She talked about it the whole time at my celebratory dinner for when I won a lawsuit against my former employer…LOL girl I don’t want any more drama after that experience! Then she talked about it again in a phone call before my birthday.
She tells me he talks to her about women and age, virginity, etc. and that’s a sensitive topic for most women.
oh my God yeah totally not worth it. she sounds like she's got tunnel vision for this guy. your season as friends may have just passed.
It’s gross because she’s married. Yet this random dude is ALL she talks about. And personally I don’t want to be associated with other women who cheat or have loose morals.
so right! there's a point where it gets a little immature.

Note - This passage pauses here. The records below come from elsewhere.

`src/rtl/ctrl_pkg.sv`:
```
// Shared encodings for the multicycle controller: states, opcodes, ALU ops,
// mux selects and the bundled control word produced by the output decoder.
package ctrl_pkg;

  typedef enum logic [3:0] {
    S_FETCH    = 4'd0,
    S_DECODE   = 4'd1,
    S_MEM_ADDR = 4'd2,
    S_MEM_RD   = 4'd3,
    S_MEM_WB   = 4'd4,
    S_MEM_WR   = 4'd5,
    S_R_EXEC   = 4'd6,
    S_R_WB     = 4'd7,
    S_IMM_EXEC = 4'd8,
    S_IMM_WB   = 4'd9,
    S_BRANCH   = 4'd10,
    S_JUMP     = 4'd11
  } state_e;

  localparam logic [5:0] OP_R    = 6'b000000;
  localparam logic [5:0] OP_ADDI = 6'b001000;
  localparam logic [5:0] OP_ORI  = 6'b001101;
  localparam logic [5:0] OP_BEQ  = 6'b000100;
  localparam logic [5:0] OP_LW   = 6'b100011;
  localparam logic [5:0] OP_SW   = 6'b101011;
  localparam logic [5:0] OP_J    = 6'b000010;

  localparam logic [2:0] ALU_ADD = 3'b000;
  localparam logic [2:0] ALU_SUB = 3'b001;
  localparam logic [2:0] ALU_OR  = 3'b010;
  localparam logic [2:0] ALU_R   = 3'b100;

  localparam logic [1:0] SRCB_RT     = 2'b00;
  localparam logic [1:0] SRCB_FOUR   = 2'b01;
  localparam logic [1:0] SRCB_IMM    = 2'b10;
  localparam logic [1:0] SRCB_IMM_SH = 2'b11;

  localparam logic [1:0] PCSRC_ALU    = 2'b00;
  localparam logic [1:0] PCSRC_ALUOUT = 2'b01;
  localparam logic [1:0] PCSRC_JUMP   = 2'b10;

  typedef struct packed {
    logic       pc_write;
    logic       pc_write_cond;
    logic [1:0] pc_source;
    logic       ir_write;
    logic       i_or_d;
    logic       mem_read;
    logic       mem_write;
    logic       reg_write;
    logic       reg_dst;
    logic       mem_to_reg;
    logic       alu_src_a;
    logic [1:0] alu_src_b;
    logic [2:0] alu_op;
    logic       ext_zero;
    logic       done;
    logic       illegal;
  } ctrl_t;

  function automatic logic is_known_op(input logic [5:0] op);
    return (op == OP_R)  || (op == OP_ADDI) || (op == OP_ORI) || (op == OP_BEQ) ||
           (op == OP_LW) || (op == OP_SW)   || (op == OP_J);
  endfunction

endpackage

```
`src/rtl/multicycle_ctrl_if.sv`:
```
// Controller <-> datapath bundle: opcode/ready in, control strobes and status out.
interface multicycle_ctrl_if #(parameter int CNT_W = 16);
  logic [5:0]       instr_op_i;
  logic             mem_ready_i;
  logic             pc_write_o;
  logic             pc_write_cond_o;
  logic [1:0]       pc_source_o;
  logic             ir_write_o;
  logic             i_or_d_o;
  logic             mem_read_o;
  logic             mem_write_o;
  logic             reg_write_o;
  logic             reg_dst_o;
  logic             mem_to_reg_o;
  logic             alu_src_a_o;
  logic [1:0]       alu_src_b_o;
  logic [2:0]       alu_op_o;
  logic             ext_zero_o;
  logic             done_o;
  logic             illegal_o;
  logic [3:0]       state_o;
  logic [CNT_W-1:0] retired_o;

  modport master (
    input  instr_op_i, mem_ready_i,
    output pc_write_o, pc_write_cond_o, pc_source_o, ir_write_o, i_or_d_o,
           mem_read_o, mem_write_o, reg_write_o, reg_dst_o, mem_to_reg_o,
           alu_src_a_o, alu_src_b_o, alu_op_o, ext_zero_o, done_o, illegal_o,
           state_o, retired_o
  );

  modport slave (
    output instr_op_i, mem_ready_i,
    input  pc_write_o, pc_write_cond_o, pc_source_o, ir_write_o, i_or_d_o,
           mem_read_o, mem_write_o, reg_write_o, reg_dst_o, mem_to_reg_o,
           alu_src_a_o, alu_src_b_o, alu_op_o, ext_zero_o, done_o, illegal_o,
           state_o, retired_o
  );
endinterface

```
`src/rtl/multicycle_ctrl_out.sv`:
```
// Moore-style control decode: (state, opcode, mem_ready) -> full control word.
module multicycle_ctrl_out
  import ctrl_pkg::*;
(
  input  state_e     state_i,
  input  logic [5:0] op_i,
  input  logic       mem_ready_i,
  output ctrl_t      ctrl_o
);

  always_comb begin
    ctrl_o = '0;
    case (state_i)
      S_FETCH: begin
        ctrl_o.mem_read  = 1'b1;
        ctrl_o.alu_src_b = SRCB_FOUR;
        ctrl_o.ir_write  = mem_ready_i;
        ctrl_o.pc_write  = mem_ready_i;
      end
      S_DECODE: begin
        ctrl_o.alu_src_b = SRCB_IMM_SH;
        ctrl_o.illegal   = !is_known_op(op_i);
      end
      S_MEM_ADDR: begin
        ctrl_o.alu_src_a = 1'b1;
        ctrl_o.alu_src_b = SRCB_IMM;
      end
      S_MEM_RD: begin
        ctrl_o.mem_read = 1'b1;
        ctrl_o.i_or_d   = 1'b1;
      end
      S_MEM_WB: begin
        ctrl_o.reg_write  = 1'b1;
        ctrl_o.mem_to_reg = 1'b1;
        ctrl_o.done       = 1'b1;
      end
      S_MEM_WR: begin
        ctrl_o.mem_write = 1'b1;
        ctrl_o.i_or_d    = 1'b1;
        ctrl_o.done      = mem_ready_i;
      end
      S_R_EXEC: begin
        ctrl_o.alu_src_a = 1'b1;
        ctrl_o.alu_op    = ALU_R;
      end
      S_R_WB: begin
        ctrl_o.reg_write = 1'b1;
        ctrl_o.reg_dst   = 1'b1;
        ctrl_o.done      = 1'b1;
      end
      S_IMM_EXEC: begin
        ctrl_o.alu_src_a = 1'b1;
        ctrl_o.alu_src_b = SRCB_IMM;
        if (op_i == OP_ORI) begin
          ctrl_o.alu_op   = ALU_OR;
          ctrl_o.ext_zero = 1'b1;
        end
      end
      S_IMM_WB: begin
        ctrl_o.reg_write = 1'b1;
        ctrl_o.done      = 1'b1;
      end
      S_BRANCH: begin
        ctrl_o.alu_src_a     = 1'b1;
        ctrl_o.alu_op        = ALU_SUB;
        ctrl_o.pc_write_cond = 1'b1;
        ctrl_o.pc_source     = PCSRC_ALUOUT;
        ctrl_o.done          = 1'b1;
      end
      S_JUMP: begin
        ctrl_o.pc_write  = 1'b1;
        ctrl_o.pc_source = PCSRC_JUMP;
        ctrl_o.done      = 1'b1;
      end
      default: ;
    endcase
  end

endmodule

```
`src/rtl/multicycle_ctrl.sv`:
```
// Multicycle CPU control FSM: state register, latched opcode, next-state logic
// and retired-instruction counter; output decode lives in multicycle_ctrl_out.
module multicycle_ctrl
  import ctrl_pkg::*;
#(
  parameter int CNT_W = 16
) (
  input  logic                 clk_i,
  input  logic                 rst_i,
  multicycle_ctrl_if.master    bus
);

  state_e           state_q, state_d;
  logic [5:0]       op_q, op_d;
  logic [CNT_W-1:0] retired_q, retired_d;
  ctrl_t            ctrl_raw, ctrl;

  // In DECODE the IR opcode is live and op_q is still stale, so both the
  // next-state logic and the decoder see the opcode being latched this cycle.
  assign op_d = (state_q == S_DECODE) ? bus.instr_op_i : op_q;

  always_ff @(posedge clk_i) begin
    if (rst_i) begin
      state_q   <= S_FETCH;
      op_q      <= '0;
      retired_q <= '0;
    end else begin
      state_q   <= state_d;
      op_q      <= op_d;
      retired_q <= retired_d;
    end
  end

  always_comb begin
    state_d = S_FETCH;
    case (state_q)
      S_FETCH:    state_d = bus.mem_ready_i ? S_DECODE : S_FETCH;
      S_DECODE: begin
        case (op_d)
          OP_LW, OP_SW:    state_d = S_MEM_ADDR;
          OP_R:            state_d = S_R_EXEC;
          OP_ADDI, OP_ORI: state_d = S_IMM_EXEC;
          OP_BEQ:          state_d = S_BRANCH;
          OP_J:            state_d = S_JUMP;
          default:         state_d = S_FETCH;
        endcase
      end
      S_MEM_ADDR: state_d = (op_q == OP_LW) ? S_MEM_RD : S_MEM_WR;
      S_MEM_RD:   state_d = bus.mem_ready_i ? S_MEM_WB : S_MEM_RD;
      S_MEM_WR:   state_d = bus.mem_ready_i ? S_FETCH : S_MEM_WR;
      S_R_EXEC:   state_d = S_R_WB;
      S_IMM_EXEC: state_d = S_IMM_WB;
      default:    state_d = S_FETCH;
    endcase
  end

  multicycle_ctrl_out u_out (
    .state_i     (state_q),
    .op_i        (op_d),
    .mem_ready_i (bus.mem_ready_i),
    .ctrl_o      (ctrl_raw)
  );

  // Reset forces every strobe low combinationally so an aborted store never
  // writes during the reset cycle.
  assign ctrl      = rst_i ? '0 : ctrl_raw;
  assign retired_d = retired_q + {{(CNT_W-1){1'b0}}, ctrl.done};

  assign bus.pc_write_o      = ctrl.pc_write;
  assign bus.pc_write_cond_o = ctrl.pc_write_cond;
  assign bus.pc_source_o     = ctrl.pc_source;
  assign bus.ir_write_o      = ctrl.ir_write;
  assign bus.i_or_d_o        = ctrl.i_or_d;
  assign bus.mem_read_o      = ctrl.mem_read;
  assign bus.mem_write_o     = ctrl.mem_write;
  assign bus.reg_write_o     = ctrl.reg_write;
  assign bus.reg_dst_o       = ctrl.reg_dst;
  assign bus.mem_to_reg_o    = ctrl.mem_to_reg;
  assign bus.alu_src_a_o     = ctrl.alu_src_a;
  assign bus.alu_src_b_o     = ctrl.alu_src_b;
  assign bus.alu_op_o        = ctrl.alu_op;
  assign bus.ext_zero_o      = ctrl.ext_zero;
  assign bus.done_o          = ctrl.done;
  assign bus.illegal_o       = ctrl.illegal;
  assign bus.state_o         = rst_i ? 4'd0 : state_q;
  assign bus.retired_o       = retired_q;

endmodule

```
`src/flat_wrapper.sv`:
```
// flat-port wrapper written by rule: the top's interface ports become plain ports
module multicycle_ctrl_flat import ctrl_pkg::*;
#(
  parameter int CNT_W = 16
)
  (clk_i, rst_i, bus_instr_op_i, bus_mem_ready_i, bus_pc_write_o, bus_pc_write_cond_o, bus_pc_source_o, bus_ir_write_o, bus_i_or_d_o, bus_mem_read_o, bus_mem_write_o, bus_reg_write_o, bus_reg_dst_o, bus_mem_to_reg_o, bus_alu_src_a_o, bus_alu_src_b_o, bus_alu_op_o, bus_ext_zero_o, bus_done_o, bus_illegal_o, bus_state_o, bus_retired_o);
  multicycle_ctrl_if #(.CNT_W(CNT_W)) bus_i ();
  input  logic clk_i;
  input  logic rst_i;
  input wire logic [$bits(bus_i.instr_op_i)-1:0] bus_instr_op_i;
  input wire logic [$bits(bus_i.mem_ready_i)-1:0] bus_mem_ready_i;
  output wire logic [$bits(bus_i.pc_write_o)-1:0] bus_pc_write_o;
  output wire logic [$bits(bus_i.pc_write_cond_o)-1:0] bus_pc_write_cond_o;
  output wire logic [$bits(bus_i.pc_source_o)-1:0] bus_pc_source_o;
  output wire logic [$bits(bus_i.ir_write_o)-1:0] bus_ir_write_o;
  output wire logic [$bits(bus_i.i_or_d_o)-1:0] bus_i_or_d_o;
  output wire logic [$bits(bus_i.mem_read_o)-1:0] bus_mem_read_o;
  output wire logic [$bits(bus_i.mem_write_o)-1:0] bus_mem_write_o;
  output wire logic [$bits(bus_i.reg_write_o)-1:0] bus_reg_write_o;
  output wire logic [$bits(bus_i.reg_dst_o)-1:0] bus_reg_dst_o;
  output wire logic [$bits(bus_i.mem_to_reg_o)-1:0] bus_mem_to_reg_o;
  output wire logic [$bits(bus_i.alu_src_a_o)-1:0] bus_alu_src_a_o;
  output wire logic [$bits(bus_i.alu_src_b_o)-1:0] bus_alu_src_b_o;
  output wire logic [$bits(bus_i.alu_op_o)-1:0] bus_alu_op_o;
  output wire logic [$bits(bus_i.ext_zero_o)-1:0] bus_ext_zero_o;
  output wire logic [$bits(bus_i.done_o)-1:0] bus_done_o;
  output wire logic [$bits(bus_i.illegal_o)-1:0] bus_illegal_o;
  output wire logic [$bits(bus_i.state_o)-1:0] bus_state_o;
  output wire logic [$bits(bus_i.retired_o)-1:0] bus_retired_o;
  assign bus_i.instr_op_i = bus_instr_op_i;
  assign bus_i.mem_ready_i = bus_mem_ready_i;
  assign bus_pc_write_o = bus_i.pc_write_o;
  assign bus_pc_write_cond_o = bus_i.pc_write_cond_o;
  assign bus_pc_source_o = bus_i.pc_source_o;
  assign bus_ir_write_o = bus_i.ir_write_o;
  assign bus_i_or_d_o = bus_i.i_or_d_o;
  assign bus_mem_read_o = bus_i.mem_read_o;
  assign bus_mem_write_o = bus_i.mem_write_o;
  assign bus_reg_write_o = bus_i.reg_write_o;
  assign bus_reg_dst_o = bus_i.reg_dst_o;
  assign bus_mem_to_reg_o = bus_i.mem_to_reg_o;
  assign bus_alu_src_a_o = bus_i.alu_src_a_o;
  assign bus_alu_src_b_o = bus_i.alu_src_b_o;
  assign bus_alu_op_o = bus_i.alu_op_o;
  assign bus_ext_zero_o = bus_i.ext_zero_o;
  assign bus_done_o = bus_i.done_o;
  assign bus_illegal_o = bus_i.illegal_o;
  assign bus_state_o = bus_i.state_o;
  assign bus_retired_o = bus_i.retired_o;
  multicycle_ctrl #(.CNT_W(CNT_W)) u_core (.clk_i(clk_i), .rst_i(rst_i), .bus(bus_i));
endmodule
```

I’m going to offer an opinion that won’t be popular. As someone who had a friend constantly dump on me then once I had a problem with a stalker and was terrified and tried to seek her support, told me to stop drinking and to never talk to her again. If she’s been a good friend to you, then it’s not your business to pass judgment on her for her life choices. Even though it doesn’t sound good. Secondly, maybe he’s stalking her and she’s frightened, like I was. Maybe she needs your support just a few times. Friendship isn’t one sided. If it’s bothering you, support her, but then ask her why she keeps mentioning this guy. She might be traumatised, like I was. My stalker is still stalking me by the way. I listened every time we caught up to her problems and how the world’s a bad place. The woman used me like her free therapist every time we caught up.
I have supported and listened to her a lot though. I even gave her an attorney contact in case anything happened. I urged her to report it and I walked through what she should do. It’s been going on for quite a few months. I’ve done all I can and she’s not helping herself with the situation. I asked if I should intervene and talk to him for her but she said she doesn’t want him to know that we know eachother. He’s such bad news. I get what you’re saying though completely. We’ve all been there. I genuinely listen and have a sympathetic ear. I’m not sure how to help further since it also involves her work.
I’m also overwhelmed because she is married but is going on dates with other guys. And I’m not sure what to say to that since I’ve never been married and would never cheat.
Fair enough. I find it hard to understand too. Why one life partner isn’t enough. Perhaps you could give her a trauma counsellor’s number? Just google some local ones..
Tell her you are no longer interested in hearing about him, and if she doesn't stop then its time to distanced yourself from her.